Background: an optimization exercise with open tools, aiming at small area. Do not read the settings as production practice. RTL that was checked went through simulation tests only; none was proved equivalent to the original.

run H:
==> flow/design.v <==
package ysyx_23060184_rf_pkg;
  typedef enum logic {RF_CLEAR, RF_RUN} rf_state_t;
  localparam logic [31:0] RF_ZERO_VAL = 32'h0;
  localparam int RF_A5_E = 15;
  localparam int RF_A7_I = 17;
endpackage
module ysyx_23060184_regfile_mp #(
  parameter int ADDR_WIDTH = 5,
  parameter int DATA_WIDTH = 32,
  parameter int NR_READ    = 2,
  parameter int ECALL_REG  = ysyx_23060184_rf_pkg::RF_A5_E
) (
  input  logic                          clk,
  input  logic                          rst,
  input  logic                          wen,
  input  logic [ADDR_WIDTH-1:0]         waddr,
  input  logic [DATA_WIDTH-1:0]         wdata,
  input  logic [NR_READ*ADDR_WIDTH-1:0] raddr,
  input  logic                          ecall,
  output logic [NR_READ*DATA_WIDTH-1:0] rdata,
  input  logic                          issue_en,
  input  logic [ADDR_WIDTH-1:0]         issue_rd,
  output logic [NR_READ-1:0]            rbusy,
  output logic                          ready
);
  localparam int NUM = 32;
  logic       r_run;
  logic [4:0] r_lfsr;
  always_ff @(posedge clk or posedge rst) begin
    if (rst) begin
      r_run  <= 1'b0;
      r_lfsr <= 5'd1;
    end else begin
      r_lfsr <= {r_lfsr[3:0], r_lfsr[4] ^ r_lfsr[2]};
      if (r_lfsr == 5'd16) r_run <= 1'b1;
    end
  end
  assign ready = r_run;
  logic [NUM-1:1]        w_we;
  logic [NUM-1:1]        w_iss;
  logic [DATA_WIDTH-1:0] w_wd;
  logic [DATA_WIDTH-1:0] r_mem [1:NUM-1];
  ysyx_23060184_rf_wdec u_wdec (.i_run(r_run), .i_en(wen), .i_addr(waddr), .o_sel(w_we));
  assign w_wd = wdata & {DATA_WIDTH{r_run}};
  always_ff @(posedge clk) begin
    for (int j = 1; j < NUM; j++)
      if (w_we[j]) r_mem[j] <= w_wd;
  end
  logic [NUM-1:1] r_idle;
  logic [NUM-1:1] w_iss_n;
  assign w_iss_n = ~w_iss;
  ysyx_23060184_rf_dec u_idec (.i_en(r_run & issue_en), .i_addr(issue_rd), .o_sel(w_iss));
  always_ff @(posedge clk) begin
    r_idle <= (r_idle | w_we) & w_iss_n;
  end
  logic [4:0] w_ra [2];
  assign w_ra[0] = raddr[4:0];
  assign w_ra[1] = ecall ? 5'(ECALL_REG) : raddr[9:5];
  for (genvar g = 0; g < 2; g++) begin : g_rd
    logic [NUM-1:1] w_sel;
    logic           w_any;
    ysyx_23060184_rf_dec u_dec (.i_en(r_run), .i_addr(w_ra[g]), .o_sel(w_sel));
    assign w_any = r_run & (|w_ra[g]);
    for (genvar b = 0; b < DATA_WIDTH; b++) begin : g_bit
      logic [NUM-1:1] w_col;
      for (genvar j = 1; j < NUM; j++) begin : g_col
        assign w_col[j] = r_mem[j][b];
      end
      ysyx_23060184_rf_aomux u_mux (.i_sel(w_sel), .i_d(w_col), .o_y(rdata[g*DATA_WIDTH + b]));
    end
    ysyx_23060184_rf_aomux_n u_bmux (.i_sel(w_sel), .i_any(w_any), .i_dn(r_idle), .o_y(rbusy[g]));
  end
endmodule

* * *

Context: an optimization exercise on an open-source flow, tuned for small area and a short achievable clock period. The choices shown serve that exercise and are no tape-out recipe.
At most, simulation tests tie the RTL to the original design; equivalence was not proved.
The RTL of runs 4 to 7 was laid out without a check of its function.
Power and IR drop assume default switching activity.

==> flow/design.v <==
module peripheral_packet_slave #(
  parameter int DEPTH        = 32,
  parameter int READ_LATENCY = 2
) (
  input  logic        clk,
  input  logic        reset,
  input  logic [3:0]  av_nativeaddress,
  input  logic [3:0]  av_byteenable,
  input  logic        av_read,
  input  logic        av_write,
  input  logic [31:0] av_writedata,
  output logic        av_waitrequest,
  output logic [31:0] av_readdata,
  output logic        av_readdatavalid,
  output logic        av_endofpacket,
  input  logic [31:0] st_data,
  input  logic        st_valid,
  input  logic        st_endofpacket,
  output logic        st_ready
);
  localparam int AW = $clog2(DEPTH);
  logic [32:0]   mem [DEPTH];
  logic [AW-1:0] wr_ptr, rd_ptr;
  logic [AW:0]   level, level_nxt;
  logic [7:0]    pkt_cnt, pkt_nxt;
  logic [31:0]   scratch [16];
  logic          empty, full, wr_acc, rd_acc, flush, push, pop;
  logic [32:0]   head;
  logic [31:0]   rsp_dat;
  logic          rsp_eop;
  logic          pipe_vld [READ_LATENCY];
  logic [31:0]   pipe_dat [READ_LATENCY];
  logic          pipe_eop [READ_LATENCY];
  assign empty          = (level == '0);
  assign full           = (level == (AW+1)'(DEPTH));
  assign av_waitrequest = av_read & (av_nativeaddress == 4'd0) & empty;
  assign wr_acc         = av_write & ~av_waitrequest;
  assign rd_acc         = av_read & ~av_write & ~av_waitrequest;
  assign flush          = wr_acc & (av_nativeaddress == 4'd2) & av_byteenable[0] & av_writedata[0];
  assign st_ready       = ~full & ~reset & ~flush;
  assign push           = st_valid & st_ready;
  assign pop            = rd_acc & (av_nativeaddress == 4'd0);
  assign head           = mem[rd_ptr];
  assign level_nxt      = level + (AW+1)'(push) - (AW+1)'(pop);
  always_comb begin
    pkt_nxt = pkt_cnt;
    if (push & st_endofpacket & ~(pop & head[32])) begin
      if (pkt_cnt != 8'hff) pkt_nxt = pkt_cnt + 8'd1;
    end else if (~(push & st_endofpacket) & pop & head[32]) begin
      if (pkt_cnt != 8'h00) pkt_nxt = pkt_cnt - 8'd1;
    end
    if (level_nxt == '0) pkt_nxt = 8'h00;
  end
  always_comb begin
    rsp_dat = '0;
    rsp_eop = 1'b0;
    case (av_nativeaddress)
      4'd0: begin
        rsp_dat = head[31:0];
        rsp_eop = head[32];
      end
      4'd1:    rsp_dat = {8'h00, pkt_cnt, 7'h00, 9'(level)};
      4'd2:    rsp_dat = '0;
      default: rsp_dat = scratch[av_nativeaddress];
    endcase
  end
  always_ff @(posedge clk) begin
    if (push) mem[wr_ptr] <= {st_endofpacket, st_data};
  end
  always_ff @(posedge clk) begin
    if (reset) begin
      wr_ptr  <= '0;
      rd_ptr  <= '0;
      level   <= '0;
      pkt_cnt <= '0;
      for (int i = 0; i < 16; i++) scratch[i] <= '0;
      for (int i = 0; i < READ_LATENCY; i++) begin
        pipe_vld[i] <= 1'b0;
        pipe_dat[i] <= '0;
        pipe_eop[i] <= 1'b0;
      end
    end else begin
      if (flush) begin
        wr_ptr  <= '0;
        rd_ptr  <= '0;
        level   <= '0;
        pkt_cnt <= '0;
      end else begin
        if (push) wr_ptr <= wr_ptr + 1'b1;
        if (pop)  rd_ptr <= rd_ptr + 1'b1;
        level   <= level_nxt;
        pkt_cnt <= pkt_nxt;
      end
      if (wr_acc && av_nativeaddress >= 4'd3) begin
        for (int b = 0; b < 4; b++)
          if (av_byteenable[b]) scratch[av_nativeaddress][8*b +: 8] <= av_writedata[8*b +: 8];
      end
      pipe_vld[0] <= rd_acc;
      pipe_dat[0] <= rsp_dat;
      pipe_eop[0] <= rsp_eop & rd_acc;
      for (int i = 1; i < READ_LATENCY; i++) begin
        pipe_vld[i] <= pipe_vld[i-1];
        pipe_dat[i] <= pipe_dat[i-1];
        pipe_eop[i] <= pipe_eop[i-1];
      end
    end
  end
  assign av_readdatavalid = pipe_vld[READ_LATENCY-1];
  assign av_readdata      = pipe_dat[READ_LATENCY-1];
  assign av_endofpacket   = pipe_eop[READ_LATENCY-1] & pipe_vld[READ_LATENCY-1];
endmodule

## The problem
Go through the listing, find each line with the word "that", and copy it.

## Solution to the exercise
Background: an optimization exercise with open tools, aiming at small area. Do not read the settings as production practice. RTL that was checked went through simulation tests only; none was proved equivalent to the original.
Context: an optimization exercise on an open-source flow, tuned for small area and a short achievable clock period. The choices shown serve that exercise and are no tape-out recipe.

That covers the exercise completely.